◆ **Data provided**
##########

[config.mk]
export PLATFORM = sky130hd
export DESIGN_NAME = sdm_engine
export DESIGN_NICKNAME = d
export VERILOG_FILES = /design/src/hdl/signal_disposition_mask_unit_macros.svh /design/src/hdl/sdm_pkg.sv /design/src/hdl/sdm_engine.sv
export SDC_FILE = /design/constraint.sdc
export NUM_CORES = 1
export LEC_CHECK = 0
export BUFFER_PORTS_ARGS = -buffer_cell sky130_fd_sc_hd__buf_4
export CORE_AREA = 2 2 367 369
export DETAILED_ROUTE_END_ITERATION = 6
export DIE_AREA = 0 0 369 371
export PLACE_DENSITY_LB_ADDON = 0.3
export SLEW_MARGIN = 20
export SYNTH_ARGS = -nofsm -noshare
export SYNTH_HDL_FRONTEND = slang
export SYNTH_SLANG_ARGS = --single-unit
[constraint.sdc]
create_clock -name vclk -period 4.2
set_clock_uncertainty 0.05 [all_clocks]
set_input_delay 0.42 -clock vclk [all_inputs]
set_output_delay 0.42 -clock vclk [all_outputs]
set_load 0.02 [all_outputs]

##########

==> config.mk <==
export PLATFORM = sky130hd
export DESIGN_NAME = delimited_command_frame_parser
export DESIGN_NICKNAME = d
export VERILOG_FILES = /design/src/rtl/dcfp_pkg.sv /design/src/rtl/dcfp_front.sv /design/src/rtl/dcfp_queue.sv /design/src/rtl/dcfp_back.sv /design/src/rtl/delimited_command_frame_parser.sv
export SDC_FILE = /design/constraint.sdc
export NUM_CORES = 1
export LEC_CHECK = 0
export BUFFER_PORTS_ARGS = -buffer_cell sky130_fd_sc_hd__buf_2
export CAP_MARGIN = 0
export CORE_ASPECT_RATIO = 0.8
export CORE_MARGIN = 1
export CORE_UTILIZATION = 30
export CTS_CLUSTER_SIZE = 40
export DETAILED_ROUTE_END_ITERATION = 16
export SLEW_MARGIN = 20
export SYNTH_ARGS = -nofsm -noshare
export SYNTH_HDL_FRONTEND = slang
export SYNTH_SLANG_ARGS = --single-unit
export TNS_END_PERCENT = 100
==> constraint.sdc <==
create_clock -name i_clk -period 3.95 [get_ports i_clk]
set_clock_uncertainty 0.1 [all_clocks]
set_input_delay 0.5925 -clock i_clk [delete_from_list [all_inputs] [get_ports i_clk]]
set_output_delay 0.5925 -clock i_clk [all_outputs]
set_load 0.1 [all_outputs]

##########

◆ **What is expected**
Above is a listing; print exactly its lines from the one with "set_output_delay 0.42 -clock" through the one with "set_load 0.02 [all_outputs]", and no other lines.

◆ **Response area**
set_output_delay 0.42 -clock vclk [all_outputs]
set_load 0.02 [all_outputs]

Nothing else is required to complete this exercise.